Using your method of pulling the credentials from a separate "Key" file containing a "key" variable seems to have the best potential so far. I haven't gotten any errors when doing it this way.
However, there still isn't any successful copying/uploading from the Drive to the bucket. The execution log displays a File List and the name of the most recent file I've uploaded to my Drive (regardless of the folder into which the file was uploaded).
I need to fix the Apps Script so it focuses on new uploads to a specific folder, but that's not the main problem now. Getting the file that has clearly been identified copied over to the GCS bucket is what I need help with.
Sounds like you've added some looping logic. Try running this in the Apps Script debug mode, maybe? The script I've shared above definitely copied a file data from Drive to GCS successfully.
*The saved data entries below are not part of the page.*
This design comes from an exercise in tuning for small area and a short achievable clock period on the open sky130 flow, not from production work. Function was checked by simulation only, so behaviour that the tests miss may differ from the original. No activity file was given, so power comes from the tool's default toggle rates.

## v25
==> flow/design.v (excerpt) <==
module ALU_Top #(parameter Data_In_Width = 16)
(
    input   wire            [Data_In_Width-1 : 0]    A ,
    input   wire            [Data_In_Width-1 : 0]    B ,
    input   wire                          [3 : 0]    ALU_FUN,
    input   wire                                     CLK,
    input   wire                                     RST,
    output  wire      [(2*Data_In_Width)-1 : 0]      Arith_OUT,
    output  wire                                     Arith_Flag,
    output  wire            [Data_In_Width-1 : 0]    Logic_OUT,
    output  wire                                     Logic_Flag,
    output  wire                          [1 : 0]    CMP_OUT,
    output  wire                                     CMP_Flag,
    output  wire            [Data_In_Width-1 : 0]    Shift_OUT,
    output  wire                                     Shift_Flag
);
Size: ~2700 cells after synthesis, about 70 flip-flops, roughly 110 I/O pins.
clock: 85.0 ns
lec_check: 0
abc_area: 1
cap_margin: 5
core_margin: 2
core_utilization: 40
cts_buf_list: sky130_fd_sc_hd__clkbuf_8
cts_cluster_size: 25
slew_margin: 5
standard.sh (not shown) runs the stock make flow with config.mk's settings and CLKGATE_MAP_FILE= SYNTH_SCRIPT=/design/flow/synth_recipe.tcl, a recipe that flattens the netlist after the stock synthesis.
==> flow/flow/run.sh <==
#!/bin/bash
# The standard layout, except that the port buffers are buf_1 cells (ORFS
# otherwise picks clkdlybuf4s50_1 delay cells; every port is still buffered),
# and repair_timing aims for 47 ns of setup slack (an optimisation target
# only: the clock and constraints are unchanged).
set -euo pipefail
bash standard.sh synth > synth.log 2>&1
bash standard.sh "BUFFER_PORTS_ARGS=-buffer_cell sky130_fd_sc_hd__buf_1" SETUP_SLACK_MARGIN=47 finish > layout.log 2>&1
v25 went all the way through the flow, and no timing, DRC or antenna check failed.
### v25 -> v33
- an added GPL_TIMING_DRIVEN of 1
- a change of SLEW_MARGIN from 5 to 20
- a change of CAP_MARGIN from 5 to 20
==> run summary <==
A[13] as the first element of the critical path was reported by v33, and A[2] by v25. v25 → v33: switching component of the power went down about 0.3%; share of total power in combinational logic roughly the same. The run with more setup slack is v25; v33 has less. v33 can be clocked slower than v25. v33 and v25 ended up with roughly the same met1 track utilization from global routing. Any difference in final non-filler cell area between v33 and v25 is small enough to ignore. The final layouts of v25 and v33 pass the timing, design-rule and antenna checks. Mux share of post-synthesis cell area: v33 vs v25 — no meaningful difference. Between v25 and v33, the difference in power is negligible. In the tables for v25 and v33, routed wire length per instance reads lower with v25. Diff v25..v33 | share of the core filled with cells in the final layout | negligible.

ALU_Top again, from the RTL that the note above started with.
clock: 85.0 ns
lec_check: 0
abc_area: 1
cap_margin: 20
core_margin: 2
core_utilization: 40
cts_buf_list: sky130_fd_sc_hd__clkbuf_8
cts_cluster_size: 25
slew_margin: 20
==> flow/flow/run.sh <==
#!/bin/bash
# The standard layout, except that the port buffers are buf_1 cells (ORFS
# otherwise picks clkdlybuf4s50_1 delay cells; every port is still buffered),
# and repair_timing aims for 49 ns of setup slack (an optimisation target
# only: the clock and constraints are unchanged).
set -euo pipefail
bash standard.sh synth > synth.log 2>&1
bash standard.sh "BUFFER_PORTS_ARGS=-buffer_cell sky130_fd_sc_hd__buf_1" SETUP_SLACK_MARGIN=49 finish > layout.log 2>&1
Then changed:
==> flow/flow/run.sh (replaced) <==
#!/bin/bash
# The standard layout, except that the port buffers are buf_1 cells (ORFS
# otherwise picks clkdlybuf4s50_1 delay cells; every port is still buffered),
# and repair_timing aims for 47 ns of setup slack (an optimisation target
# only: the clock and constraints are unchanged).
set -euo pipefail
bash standard.sh synth > synth.log 2>&1
bash standard.sh "BUFFER_PORTS_ARGS=-buffer_cell sky130_fd_sc_hd__buf_1" SETUP_SLACK_MARGIN=47 finish > layout.log 2>&1
The changed run completed with no timing, DRC or antenna violations.
Global-route usage stays the same.
Worst setup slack degrades by 1.3 ns.
Core utilization shrinks by 3.1 points.
Die area stays the same.
Count of clock-buffer cells in the layout stays the same.
Cell area shrinks by a few percent.
Sequential power hardly moves.

Another version of the RTL of ALU_Top (not shown whole).
Size: ~2700 cells after synthesis, ~110 I/O pins, about 18000 µm² of cells after synthesis.
clock: 85.0 ns
lec_check: 0
abc_area: 1
cap_margin: 20
core_margin: 2
core_utilization: 40
cts_buf_list: sky130_fd_sc_hd__clkbuf_8
cts_cluster_size: 25
slew_margin: 20
==> flow/flow/run.sh <==
#!/bin/bash
# The standard layout, except that the port buffers are buf_1 cells (ORFS
# otherwise picks clkdlybuf4s50_1 delay cells); every port is still buffered.
set -euo pipefail
bash standard.sh synth > synth.log 2>&1
bash standard.sh "BUFFER_PORTS_ARGS=-buffer_cell sky130_fd_sc_hd__buf_1" finish > layout.log 2>&1
The starting point went through all stages and came out clean.
Rerun with:
==> flow/flow/run.sh (replaced) <==
#!/bin/bash
# The standard layout, except that the port buffers are buf_1 cells (ORFS
# otherwise picks clkdlybuf4s50_1 delay cells; every port is still buffered),
# and repair_timing aims for 50 ns of setup slack (an optimisation target
# only: the clock and constraints are unchanged).
set -euo pipefail
bash standard.sh synth > synth.log 2>&1
bash standard.sh "BUFFER_PORTS_ARGS=-buffer_cell sky130_fd_sc_hd__buf_1" SETUP_SLACK_MARGIN=50 finish > layout.log 2>&1
The new run produced a clean layout.
Worst setup slack gains 3.2 ns.
Area after synthesis stays the same.
Combinational power went up by 17%.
I still haven't been able to figure out why this isn't working. So, as another test, I created a brand new project and used the script from your previous post. I inserted my GCS bucket name and Drive file ID where indicated, changed the sharing settings on that file to Anyone With the Link, and (likely unnecessarily) directly shared that file with the GC Service Account email. I also added the OAuth2 library to the project.
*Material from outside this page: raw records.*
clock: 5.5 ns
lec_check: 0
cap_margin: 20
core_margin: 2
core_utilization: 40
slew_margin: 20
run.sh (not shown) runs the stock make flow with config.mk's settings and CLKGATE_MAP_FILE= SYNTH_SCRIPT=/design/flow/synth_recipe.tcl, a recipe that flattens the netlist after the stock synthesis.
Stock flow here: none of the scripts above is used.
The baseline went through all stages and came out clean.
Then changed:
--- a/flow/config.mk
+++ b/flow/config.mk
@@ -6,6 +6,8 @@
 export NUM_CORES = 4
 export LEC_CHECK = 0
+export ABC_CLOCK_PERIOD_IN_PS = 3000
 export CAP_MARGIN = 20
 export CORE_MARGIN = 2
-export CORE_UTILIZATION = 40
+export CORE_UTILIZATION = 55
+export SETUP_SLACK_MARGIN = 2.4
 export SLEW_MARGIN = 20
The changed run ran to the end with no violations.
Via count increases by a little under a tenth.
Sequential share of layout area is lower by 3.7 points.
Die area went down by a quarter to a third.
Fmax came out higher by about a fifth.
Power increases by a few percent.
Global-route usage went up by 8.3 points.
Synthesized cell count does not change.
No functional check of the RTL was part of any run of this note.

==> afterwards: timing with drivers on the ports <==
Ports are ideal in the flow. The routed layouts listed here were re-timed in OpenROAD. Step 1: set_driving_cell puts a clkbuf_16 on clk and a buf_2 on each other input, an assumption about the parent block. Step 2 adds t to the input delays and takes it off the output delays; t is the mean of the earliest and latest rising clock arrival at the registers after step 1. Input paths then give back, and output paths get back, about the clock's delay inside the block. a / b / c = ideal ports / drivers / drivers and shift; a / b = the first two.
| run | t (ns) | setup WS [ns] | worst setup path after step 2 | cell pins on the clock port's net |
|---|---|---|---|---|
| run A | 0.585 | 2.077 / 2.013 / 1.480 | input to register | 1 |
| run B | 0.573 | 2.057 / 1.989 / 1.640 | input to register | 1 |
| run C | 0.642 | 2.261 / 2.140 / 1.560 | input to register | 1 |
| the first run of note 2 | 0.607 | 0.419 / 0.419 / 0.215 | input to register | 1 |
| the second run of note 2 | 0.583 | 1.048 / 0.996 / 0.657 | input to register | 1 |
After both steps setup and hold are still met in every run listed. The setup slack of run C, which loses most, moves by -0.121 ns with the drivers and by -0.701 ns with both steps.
But, it didn't work. There were no errors in the Apps Script execution logs, but the Drive file was not copied to GCS.
I am very frustrated, especially after not being able to get even this simple test to work properly. What could be missing? Do I need to create OAuth credentials in the Google Cloud project? Looking at your script sample I used for this test, I don't see where I'd even put that. If this worked for you, it should work for me as well.
Can we get back to the basics here and see if we can find the difference between your GCS and Apps Script project settings and mine? It would be helpful if you could explain how you set up the relevant components for them, and I can compare with my own settings.
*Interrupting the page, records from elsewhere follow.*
Context: an optimization exercise on an open-source flow, tuned for small area. The choices shown serve that exercise and are no tape-out recipe. Function was checked by simulation only, so behaviour that the tests miss may differ from the original. Power figures rest on the tool's default switching activity, not on a simulated workload.

==> inputs of v22 <==
Design vga_status_overlay, start of the top module:
module vga_status_overlay #(
    parameter signed [15:0] TEMP_Q15_COLD = 16'sd4096,
    parameter signed [15:0] TEMP_Q15_HOT  = 16'sd16384
)(
    input  wire        pix_clk,
    input  wire        rst,
    input  wire [9:0]  hcount,
    input  wire [9:0]  vcount,
    input  wire        active_video,
    input  wire        frame_tick,
    input  wire [11:0] rgb_bg,
    input  wire  signed [15:0] sample_q15,
    input  wire  signed [15:0] duty_q15,
    input  wire         fan_temp_on,
    input  wire         fan_manual_on,
    input  wire         fan_pir_on,
    input  wire         fan_on,
    input  wire [7:0]   uart_tx_byte,
    input  wire         uart_tx_vld,
    input  wire         byte_accepted,
    input  wire  signed [15:0] theta_q15,
    input  wire         pir_active,
    input  wire         pir_rise,
    input  wire  signed [15:0] enc_pos,
    input  wire                enc_step_pulse,
    input  wire                enc_dir,
    input  wire        sw_temp_en,
    input  wire        sw_manual_en,
    input  wire        sw_pir_en,
    output reg  [11:0] rgb_out
);
    wire [9:0] h = hcount;
    wire [9:0] v = vcount;
    reg rst_q, rst_qq;
    always @(posedge pix_clk) begin
        rst_q  <= rst;
        rst_qq <= rst_q;
    end
  ...
Settings: LEC_CHECK=0, ABC_AREA=1, CAP_MARGIN=20, CORE_MARGIN=2, CORE_UTILIZATION=55, SLEW_MARGIN=20; clock period 20.0 ns.
standard.sh (not shown) runs the stock make flow with config.mk's settings and CLKGATE_MAP_FILE= SYNTH_SCRIPT=/design/flow/synth_recipe.tcl, a recipe that flattens the netlist after the stock synthesis.
==> flow/flow/run.sh <==
#!/bin/bash
# Layout flow: the standard ORFS flow (standard.sh) with these changes:
#  - synthesis: no adder/half-adder cell extraction (ADDER_MAP_FILE empty),
#    and an area-oriented ABC mapping script (five rounds of
#    dc2; &dch -f; &nf -a -R 3000 -F 12 -A 12). The rest of synthesis is the standard script
#    (synth_recipe.tcl), so the registers and their names are those of the
#    standard synthesis;
#  - plain buf_1 cells as port buffers (every input and output port still
#    gets its own buffer; repair_design resizes them where needed);
#  - clock tree synthesis with clkbuf_8 cells, small clusters and no dummy
#    loads.
# Each tool's full output goes to a log file in this folder (ORFS also keeps
# its per-step logs under orfs/logs).
set -euo pipefail
here=$(pwd)
rm -rf "$here/scripts_area"
cp -r "$FLOW_HOME/scripts" "$here/scripts_area"
round='strash\ndc2\n&get -n\n&st\n&dch -f\n&nf -R 3000 -a -F 12 -A 12\n&put\n'
printf "${round}${round}${round}${round}${round}topo\nstime -c\n" > "$here/scripts_area/abc_area.script"
cp "$here/scripts_area/abc_area.script" "$here/scripts_area/abc_speed.script"
SCRIPTS_DIR="$here/scripts_area" ADDER_MAP_FILE= bash standard.sh synth > flow_synth.log 2>&1
export BUFFER_PORTS_ARGS="-buffer_cell sky130_fd_sc_hd__buf_1"
export CTS_ARGS="-sink_clustering_enable -repair_clock_nets -dont_use_dummy_load -buf_list sky130_fd_sc_hd__clkbuf_8 -sink_clustering_size 16 -sink_clustering_max_diameter 60"
bash standard.sh > flow_layout.log 2>&1
==> v9: changes against v22 <==
--- a/flow/design.v
+++ b/flow/design.v
@@ -606,99 +606,105 @@
                 {5'd10, 3'd5}: font8 = 8'b01000010;  
                 {5'd10, 3'd6}: font8 = 8'b01000010;  
                 {5'd11, 3'd1}: font8 = 8'b01000010;  
                 {5'd11, 3'd2}: font8 = 8'b01100010;  
                 {5'd11, 3'd3}: font8 = 8'b01010010;  
                 {5'd11, 3'd4}: font8 = 8'b01001010;  
                 {5'd11, 3'd5}: font8 = 8'b01000110;  
                 {5'd11, 3'd6}: font8 = 8'b01000010;  
-                {5'd12, 3'd1}: font8 = 8'b01111100;  
+                {5'd12, 3'd1}: font8 = 8'b00111100;  
                 {5'd12, 3'd2}: font8 = 8'b01000010;  
-                {5'd12, 3'd3}: font8 = 8'b01111100;  
-                {5'd12, 3'd4}: font8 = 8'b01000000;  
-                {5'd12, 3'd5}: font8 = 8'b01000000;  
-                {5'd12, 3'd6}: font8 = 8'b01000000;  
+                {5'd12, 3'd3}: font8 = 8'b01000010;  
+                {5'd12, 3'd4}: font8 = 8'b01000010;  
+                {5'd12, 3'd5}: font8 = 8'b01000010;  
+                {5'd12, 3'd6}: font8 = 8'b00111100;  
                 {5'd13, 3'd1}: font8 = 8'b01111100;  
                 {5'd13, 3'd2}: font8 = 8'b01000010;  
                 {5'd13, 3'd3}: font8 = 8'b01111100;  
-                {5'd13, 3'd4}: font8 = 8'b01001000;  
-                {5'd13, 3'd5}: font8 = 8'b01000100;  
-                {5'd13, 3'd6}: font8 = 8'b01000010;  
-                {5'd14, 3'd1}: font8 = 8'b00111110;  
-                {5'd14, 3'd2}: font8 = 8'b01000000;  
-                {5'd14, 3'd3}: font8 = 8'b00111100;  
-                {5'd14, 3'd4}: font8 = 8'b00000010;  
-                {5'd14, 3'd5}: font8 = 8'b00000010;  
-                {5'd14, 3'd6}: font8 = 8'b01111100;  
-                {5'd15, 3'd1}: font8 = 8'b01111110;  
-                {5'd15, 3'd2}: font8 = 8'b00011000;  
-                {5'd15, 3'd3}: font8 = 8'b00011000;  
-                {5'd15, 3'd4}: font8 = 8'b00011000;  
-                {5'd15, 3'd5}: font8 = 8'b00011000;  
-                {5'd15, 3'd6}: font8 = 8'b00011000;  
-                {5'd16, 3'd1}: font8 = 8'b01000010;  
-                {5'd16, 3'd2}: font8 = 8'b01000010;  
-                {5'd16, 3'd3}: font8 = 8'b01000010;  
-                {5'd16, 3'd4}: font8 = 8'b00100100;  
-                {5'd16, 3'd5}: font8 = 8'b00100100;  
+                {5'd13, 3'd4}: font8 = 8'b01000000;  
+                {5'd13, 3'd5}: font8 = 8'b01000000;  
+                {5'd13, 3'd6}: font8 = 8'b01000000;  
+                {5'd14, 3'd1}: font8 = 8'b01111100;  
+                {5'd14, 3'd2}: font8 = 8'b01000010;  
+                {5'd14, 3'd3}: font8 = 8'b01111100;  
+                {5'd14, 3'd4}: font8 = 8'b01001000;  
+                {5'd14, 3'd5}: font8 = 8'b01000100;  
+                {5'd14, 3'd6}: font8 = 8'b01000010;  
+                {5'd15, 3'd1}: font8 = 8'b00111110;  
+                {5'd15, 3'd2}: font8 = 8'b01000000;  
+                {5'd15, 3'd3}: font8 = 8'b00111100;  
+                {5'd15, 3'd4}: font8 = 8'b00000010;  
+                {5'd15, 3'd5}: font8 = 8'b00000010;  
+                {5'd15, 3'd6}: font8 = 8'b01111100;  
+                {5'd16, 3'd1}: font8 = 8'b01111110;  
+                {5'd16, 3'd2}: font8 = 8'b00011000;  
+                {5'd16, 3'd3}: font8 = 8'b00011000;  
+                {5'd16, 3'd4}: font8 = 8'b00011000;  
+                {5'd16, 3'd5}: font8 = 8'b00011000;  
                 {5'd16, 3'd6}: font8 = 8'b00011000;  
                 {5'd17, 3'd1}: font8 = 8'b01000010;  
-                {5'd17, 3'd2}: font8 = 8'b00100100;  
-                {5'd17, 3'd3}: font8 = 8'b00011000;  
-                {5'd17, 3'd4}: font8 = 8'b00011000;  
-                {5'd17, 3'd5}: font8 = 8'b00011000;  
+                {5'd17, 3'd2}: font8 = 8'b01000010;  
+                {5'd17, 3'd3}: font8 = 8'b01000010;  
+                {5'd17, 3'd4}: font8 = 8'b00100100;  
+                {5'd17, 3'd5}: font8 = 8'b00100100;  
                 {5'd17, 3'd6}: font8 = 8'b00011000;  
+                {5'd18, 3'd1}: font8 = 8'b01000010;  
+                {5'd18, 3'd2}: font8 = 8'b00100100;  
+                {5'd18, 3'd3}: font8 = 8'b00011000;  
+                {5'd18, 3'd4}: font8 = 8'b00011000;  
+                {5'd18, 3'd5}: font8 = 8'b00011000;  
+                {5'd18, 3'd6}: font8 = 8'b00011000;  
                 default: font8 = 8'd0;
             endcase
         end
     endfunction
     function [4:0] leg_char;
         input [7:0] q;
         case (q)
-            8'd87: leg_char = 5'd15;
-            8'd88: leg_char = 5'd15;
-            8'd89: leg_char = 5'd1;
-            8'd90: leg_char = 5'd1;
+            8'd87: leg_char = 5'd16;
+            8'd88: leg_char = 5'd16;
+            8'd89: leg_char = 5'd12;
+            8'd90: leg_char = 5'd12;
             8'd91: leg_char = 5'd8;
             8'd92: leg_char = 5'd8;
-            8'd107: leg_char = 5'd15;
-            8'd108: leg_char = 5'd15;
+            8'd107: leg_char = 5'd16;
+            8'd108: leg_char = 5'd16;
             8'd109: leg_char = 5'd10;
             8'd110: leg_char = 5'd10;
-            8'd111: leg_char = 5'd12;
-            8'd112: leg_char = 5'd12;
-            8'd127: leg_char = 5'd14;
-            8'd128: leg_char = 5'd14;
-            8'd129: leg_char = 5'd13;
-            8'd130: leg_char = 5'd13;
-            8'd131: leg_char = 5'd16;
-            8'd132: leg_char = 5'd16;
-            8'd147: leg_char = 5'd14;
-            8'd148: leg_char = 5'd14;
-            8'd149: leg_char = 5'd17;
-            8'd150: leg_char = 5'd17;
-            8'd151: leg_char = 5'd14;
-            8'd152: leg_char = 5'd14;
+            8'd111: leg_char = 5'd13;
+            8'd112: leg_char = 5'd13;
+            8'd127: leg_char = 5'd15;
+            8'd128: leg_char = 5'd15;
+            8'd129: leg_char = 5'd14;
+            8'd130: leg_char = 5'd14;
+            8'd131: leg_char = 5'd17;
+            8'd132: leg_char = 5'd17;
+            8'd147: leg_char = 5'd15;
+            8'd148: leg_char = 5'd15;
+            8'd149: leg_char = 5'd18;
+            8'd150: leg_char = 5'd18;
+            8'd151: leg_char = 5'd15;
+            8'd152: leg_char = 5'd15;
             default: leg_char = 5'd0;
         endcase
     endfunction
     function [4:0] fan_char;
         input [6:0] q;
         case (q)
             7'd41: fan_char = 5'd10;
             7'd42: fan_char = 5'd6;
             7'd43: fan_char = 5'd11;
-            7'd51: fan_char = 5'd15;
+            7'd51: fan_char = 5'd16;
             7'd52: fan_char = 5'd7;
             7'd53: fan_char = 5'd10;
-            7'd54: fan_char = 5'd12;
-            7'd61: fan_char = 5'd12;
+            7'd54: fan_char = 5'd13;
+            7'd61: fan_char = 5'd13;
             7'd62: fan_char = 5'd9;
-            7'd63: fan_char = 5'd13;
+            7'd63: fan_char = 5'd14;
             7'd71: fan_char = 5'd8;
             7'd72: fan_char = 5'd6;
             7'd73: fan_char = 5'd11;
             default: fan_char = 5'd0;
         endcase
     endfunction
     function [4:0] t60_char;
         input [6:0] q;
==> flow/flow/run.sh (replaced) <==
#!/bin/bash
# Layout flow: the standard ORFS flow (standard.sh) with these changes:
#  - synthesis: no adder/half-adder cell extraction (ADDER_MAP_FILE empty),
#    and an area-oriented ABC mapping script (five rounds of
#    dc2; &dch -f; &nf -a). The rest of synthesis is the standard script
#    (synth_recipe.tcl), so the registers and their names are those of the
#    standard synthesis;
#  - plain buf_1 cells as port buffers (every input and output port still
#    gets its own buffer; repair_design resizes them where needed);
#  - clock tree synthesis with clkbuf_8 cells, small clusters and no dummy
#    loads.
# Each tool's full output goes to a log file in this folder (ORFS also keeps
# its per-step logs under orfs/logs).
set -euo pipefail
here=$(pwd)
rm -rf "$here/scripts_area"
cp -r "$FLOW_HOME/scripts" "$here/scripts_area"
round='strash\ndc2\n&get -n\n&st\n&dch -f\n&nf -R 1000 -a\n&put\n'
printf "${round}${round}${round}${round}${round}topo\nstime -c\n" > "$here/scripts_area/abc_area.script"
cp "$here/scripts_area/abc_area.script" "$here/scripts_area/abc_speed.script"
SCRIPTS_DIR="$here/scripts_area" ADDER_MAP_FILE= bash standard.sh synth > flow_synth.log 2>&1
export BUFFER_PORTS_ARGS="-buffer_cell sky130_fd_sc_hd__buf_1"
export CTS_ARGS="-sink_clustering_enable -repair_clock_nets -dont_use_dummy_load -buf_list sky130_fd_sc_hd__clkbuf_8 -sink_clustering_size 16 -sink_clustering_max_diameter 60"
bash standard.sh > flow_layout.log 2>&1
- CORE_UTILIZATION: 55 -> 40
==> v10: changes against v22 <==
==> flow/flow/run.sh (replaced) <==
#!/bin/bash
# Layout flow: the standard ORFS flow (standard.sh) with these changes:
#  - synthesis: no adder/half-adder cell extraction (ADDER_MAP_FILE empty),
#    and an area-oriented ABC mapping script: five rounds of
#    dc2; &dch -f; &nf -a -R 3000 -F 12 -A 12 (area mapping), with AIG
#    optimisation by &deepsyn -J 100 -S 1 (fixed seed and stop rule) before
#    the first and the third. The rest of synthesis is the standard script
#    (synth_recipe.tcl), so the registers and their names are those of the
#    standard synthesis;
#  - plain buf_1 cells as port buffers (every input and output port still
#    gets its own buffer; repair_design resizes them where needed);
#  - clock tree synthesis with clkbuf_8 cells, small clusters and no dummy
#    loads.
# Each tool's full output goes to a log file in this folder (ORFS also keeps
# its per-step logs under orfs/logs).
set -euo pipefail
here=$(pwd)
rm -rf "$here/scripts_area"
cp -r "$FLOW_HOME/scripts" "$here/scripts_area"
round='strash\ndc2\n&get -n\n&st\n&dch -f\n&nf -R 3000 -a -F 12 -A 12\n&put\n'
deep='strash\n&get -n\n&deepsyn -J 100 -S 1\n&put\n'
printf "${deep}${round}${round}${deep}${round}${round}${round}topo\nstime -c\n" > "$here/scripts_area/abc_area.script"
cp "$here/scripts_area/abc_area.script" "$here/scripts_area/abc_speed.script"
SCRIPTS_DIR="$here/scripts_area" ADDER_MAP_FILE= bash standard.sh synth > flow_synth.log 2>&1
export BUFFER_PORTS_ARGS="-buffer_cell sky130_fd_sc_hd__buf_1"
export CTS_ARGS="-sink_clustering_enable -repair_clock_nets -dont_use_dummy_load -buf_list sky130_fd_sc_hd__clkbuf_8 -sink_clustering_size 20 -sink_clustering_max_diameter 60"
bash standard.sh > flow_layout.log 2>&1
==> flow_summary.yaml <==
run_status:
  status: "no timing/DRC/antenna violations"
power:
  powerComb_uw: 261
critical_path:
  crit_family: "compound AO/OA/AOI/OAI gates"
  critical_path_depth: 44
routing:
  totalWireLength_microns: 38200
  drt-wirelength-per-cell_microns: 16.8
worst_hold_path:
  hp-start: "st_s0[5]$_DFF_P_"
  whs_endpoint: "st_s1[5]$_DFF_P_"
clock_tree:
  numCtsBuffers: 23
  clk_transition_reported_paths_ns: 0.05
die:
  die_area_sq_mm: 0.0337
place:
  place.gp.congestion: 0.980
logic_synthesis:
  synth.area.top_cells: "dfxtp_1 (38%), nand2_1 (7.3%), nor2_1 (6.7%), a21oi_1 (5.5%), o21ai_0 (4.5%)"
[end of results for v9]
I am experiencing the exact same frustrations as you are right now. Google offers great products, but they are so difficult to access due to their unintuitive security systems, which is incredibly frustrating.
We're in sept-2024, and it's still the same situation as you experienced in 2023.
I am new to GCP and I am experiencing the same thing. The only difference is I am accessing a shared drive (from a third party).